**Source records**.
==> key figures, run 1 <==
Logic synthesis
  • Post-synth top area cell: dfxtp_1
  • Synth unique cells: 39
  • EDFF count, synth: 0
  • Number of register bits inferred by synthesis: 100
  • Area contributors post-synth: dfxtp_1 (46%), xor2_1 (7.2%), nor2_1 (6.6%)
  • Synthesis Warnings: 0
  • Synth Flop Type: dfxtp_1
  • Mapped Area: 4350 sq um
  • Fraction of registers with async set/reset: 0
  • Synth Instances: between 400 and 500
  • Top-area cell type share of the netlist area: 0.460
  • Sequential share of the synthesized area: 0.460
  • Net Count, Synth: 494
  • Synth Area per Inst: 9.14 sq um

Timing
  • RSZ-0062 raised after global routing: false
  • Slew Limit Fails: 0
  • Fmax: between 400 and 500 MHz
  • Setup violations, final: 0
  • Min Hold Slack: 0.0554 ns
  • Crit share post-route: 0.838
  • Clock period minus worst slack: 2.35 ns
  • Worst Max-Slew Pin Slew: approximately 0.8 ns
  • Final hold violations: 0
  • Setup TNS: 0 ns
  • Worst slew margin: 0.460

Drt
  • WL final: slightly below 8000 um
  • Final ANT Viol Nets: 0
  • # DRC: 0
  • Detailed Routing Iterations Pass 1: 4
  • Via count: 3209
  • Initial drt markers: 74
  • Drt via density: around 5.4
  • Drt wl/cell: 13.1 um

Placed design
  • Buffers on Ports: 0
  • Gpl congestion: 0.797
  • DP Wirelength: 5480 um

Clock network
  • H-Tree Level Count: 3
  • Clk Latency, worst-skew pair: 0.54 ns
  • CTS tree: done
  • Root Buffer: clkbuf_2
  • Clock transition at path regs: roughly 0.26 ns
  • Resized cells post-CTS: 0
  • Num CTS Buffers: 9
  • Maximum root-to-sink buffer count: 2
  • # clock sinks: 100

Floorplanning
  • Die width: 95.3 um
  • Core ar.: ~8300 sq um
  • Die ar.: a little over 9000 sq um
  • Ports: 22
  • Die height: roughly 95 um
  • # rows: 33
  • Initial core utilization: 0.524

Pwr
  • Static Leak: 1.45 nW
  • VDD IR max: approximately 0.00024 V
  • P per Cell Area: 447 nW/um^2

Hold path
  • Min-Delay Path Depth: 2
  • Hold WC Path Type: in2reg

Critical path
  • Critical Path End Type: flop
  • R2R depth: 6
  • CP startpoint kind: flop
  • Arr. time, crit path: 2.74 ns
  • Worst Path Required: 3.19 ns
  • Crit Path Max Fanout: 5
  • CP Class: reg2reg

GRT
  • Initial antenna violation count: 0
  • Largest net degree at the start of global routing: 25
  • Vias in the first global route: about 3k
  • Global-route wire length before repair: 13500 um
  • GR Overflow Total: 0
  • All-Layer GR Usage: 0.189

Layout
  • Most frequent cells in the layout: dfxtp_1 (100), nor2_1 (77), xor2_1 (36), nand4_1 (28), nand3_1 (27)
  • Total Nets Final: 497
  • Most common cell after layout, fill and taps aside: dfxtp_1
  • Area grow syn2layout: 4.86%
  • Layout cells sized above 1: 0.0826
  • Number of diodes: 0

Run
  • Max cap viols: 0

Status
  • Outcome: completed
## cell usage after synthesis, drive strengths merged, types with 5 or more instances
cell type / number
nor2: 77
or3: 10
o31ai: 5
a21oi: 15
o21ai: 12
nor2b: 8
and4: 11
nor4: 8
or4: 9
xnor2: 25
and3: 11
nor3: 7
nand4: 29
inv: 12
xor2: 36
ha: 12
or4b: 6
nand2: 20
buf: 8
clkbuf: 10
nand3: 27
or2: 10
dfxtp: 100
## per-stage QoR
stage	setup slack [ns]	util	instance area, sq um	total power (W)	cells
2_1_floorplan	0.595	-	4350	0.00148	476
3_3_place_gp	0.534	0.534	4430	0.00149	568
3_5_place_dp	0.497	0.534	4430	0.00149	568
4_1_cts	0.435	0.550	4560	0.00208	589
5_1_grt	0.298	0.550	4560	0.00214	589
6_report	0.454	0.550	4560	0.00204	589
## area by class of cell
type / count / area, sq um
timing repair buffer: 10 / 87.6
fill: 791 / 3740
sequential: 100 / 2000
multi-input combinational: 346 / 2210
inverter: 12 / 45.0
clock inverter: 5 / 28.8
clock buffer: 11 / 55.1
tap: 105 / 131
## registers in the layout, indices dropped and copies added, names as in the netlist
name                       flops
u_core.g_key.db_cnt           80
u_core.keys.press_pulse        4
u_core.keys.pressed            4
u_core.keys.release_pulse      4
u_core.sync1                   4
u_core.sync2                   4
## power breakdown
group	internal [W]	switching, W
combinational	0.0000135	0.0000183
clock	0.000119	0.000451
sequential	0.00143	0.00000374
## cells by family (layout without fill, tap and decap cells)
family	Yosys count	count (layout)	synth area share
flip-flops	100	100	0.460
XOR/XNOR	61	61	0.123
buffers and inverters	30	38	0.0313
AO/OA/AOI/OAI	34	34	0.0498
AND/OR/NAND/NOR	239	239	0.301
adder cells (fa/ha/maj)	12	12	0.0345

**WORK ITEM**.
Output every record above in full, exactly as it reads.

**TASK RESULT**.
==> key figures, run 1 <==
Logic synthesis
  • Post-synth top area cell: dfxtp_1
  • Synth unique cells: 39
  • EDFF count, synth: 0
  • Number of register bits inferred by synthesis: 100
  • Area contributors post-synth: dfxtp_1 (46%), xor2_1 (7.2%), nor2_1 (6.6%)
  • Synthesis Warnings: 0
  • Synth Flop Type: dfxtp_1
  • Mapped Area: 4350 sq um
  • Fraction of registers with async set/reset: 0
  • Synth Instances: between 400 and 500
  • Top-area cell type share of the netlist area: 0.460
  • Sequential share of the synthesized area: 0.460
  • Net Count, Synth: 494
  • Synth Area per Inst: 9.14 sq um

Timing
  • RSZ-0062 raised after global routing: false
  • Slew Limit Fails: 0
  • Fmax: between 400 and 500 MHz
  • Setup violations, final: 0
  • Min Hold Slack: 0.0554 ns
  • Crit share post-route: 0.838
  • Clock period minus worst slack: 2.35 ns
  • Worst Max-Slew Pin Slew: approximately 0.8 ns
  • Final hold violations: 0
  • Setup TNS: 0 ns
  • Worst slew margin: 0.460

Drt
  • WL final: slightly below 8000 um
  • Final ANT Viol Nets: 0
  • # DRC: 0
  • Detailed Routing Iterations Pass 1: 4
  • Via count: 3209
  • Initial drt markers: 74
  • Drt via density: around 5.4
  • Drt wl/cell: 13.1 um

Placed design
  • Buffers on Ports: 0
  • Gpl congestion: 0.797
  • DP Wirelength: 5480 um

Clock network
  • H-Tree Level Count: 3
  • Clk Latency, worst-skew pair: 0.54 ns
  • CTS tree: done
  • Root Buffer: clkbuf_2
  • Clock transition at path regs: roughly 0.26 ns
  • Resized cells post-CTS: 0
  • Num CTS Buffers: 9
  • Maximum root-to-sink buffer count: 2
  • # clock sinks: 100

Floorplanning
  • Die width: 95.3 um
  • Core ar.: ~8300 sq um
  • Die ar.: a little over 9000 sq um
  • Ports: 22
  • Die height: roughly 95 um
  • # rows: 33
  • Initial core utilization: 0.524

Pwr
  • Static Leak: 1.45 nW
  • VDD IR max: approximately 0.00024 V
  • P per Cell Area: 447 nW/um^2

Hold path
  • Min-Delay Path Depth: 2
  • Hold WC Path Type: in2reg

Critical path
  • Critical Path End Type: flop
  • R2R depth: 6
  • CP startpoint kind: flop
  • Arr. time, crit path: 2.74 ns
  • Worst Path Required: 3.19 ns
  • Crit Path Max Fanout: 5
  • CP Class: reg2reg

GRT
  • Initial antenna violation count: 0
  • Largest net degree at the start of global routing: 25
  • Vias in the first global route: about 3k
  • Global-route wire length before repair: 13500 um
  • GR Overflow Total: 0
  • All-Layer GR Usage: 0.189

Layout
  • Most frequent cells in the layout: dfxtp_1 (100), nor2_1 (77), xor2_1 (36), nand4_1 (28), nand3_1 (27)
  • Total Nets Final: 497
  • Most common cell after layout, fill and taps aside: dfxtp_1
  • Area grow syn2layout: 4.86%
  • Layout cells sized above 1: 0.0826
  • Number of diodes: 0

Run
  • Max cap viols: 0

Status
  • Outcome: completed
## cell usage after synthesis, drive strengths merged, types with 5 or more instances
cell type / number
nor2: 77
or3: 10
o31ai: 5
a21oi: 15
o21ai: 12
nor2b: 8
and4: 11
nor4: 8
or4: 9
xnor2: 25
and3: 11
nor3: 7
nand4: 29
inv: 12
xor2: 36
ha: 12
or4b: 6
nand2: 20
buf: 8
clkbuf: 10
nand3: 27
or2: 10
dfxtp: 100
## per-stage QoR
stage	setup slack [ns]	util	instance area, sq um	total power (W)	cells
2_1_floorplan	0.595	-	4350	0.00148	476
3_3_place_gp	0.534	0.534	4430	0.00149	568
3_5_place_dp	0.497	0.534	4430	0.00149	568
4_1_cts	0.435	0.550	4560	0.00208	589
5_1_grt	0.298	0.550	4560	0.00214	589
6_report	0.454	0.550	4560	0.00204	589
## area by class of cell
type / count / area, sq um
timing repair buffer: 10 / 87.6
fill: 791 / 3740
sequential: 100 / 2000
multi-input combinational: 346 / 2210
inverter: 12 / 45.0
clock inverter: 5 / 28.8
clock buffer: 11 / 55.1
tap: 105 / 131
## registers in the layout, indices dropped and copies added, names as in the netlist
name                       flops
u_core.g_key.db_cnt           80
u_core.keys.press_pulse        4
u_core.keys.pressed            4
u_core.keys.release_pulse      4
u_core.sync1                   4
u_core.sync2                   4
## power breakdown
group	internal [W]	switching, W
combinational	0.0000135	0.0000183
clock	0.000119	0.000451
sequential	0.00143	0.00000374
## cells by family (layout without fill, tap and decap cells)
family	Yosys count	count (layout)	synth area share
flip-flops	100	100	0.460
XOR/XNOR	61	61	0.123
buffers and inverters	30	38	0.0313
AO/OA/AOI/OAI	34	34	0.0498
AND/OR/NAND/NOR	239	239	0.301
adder cells (fa/ha/maj)	12	12	0.0345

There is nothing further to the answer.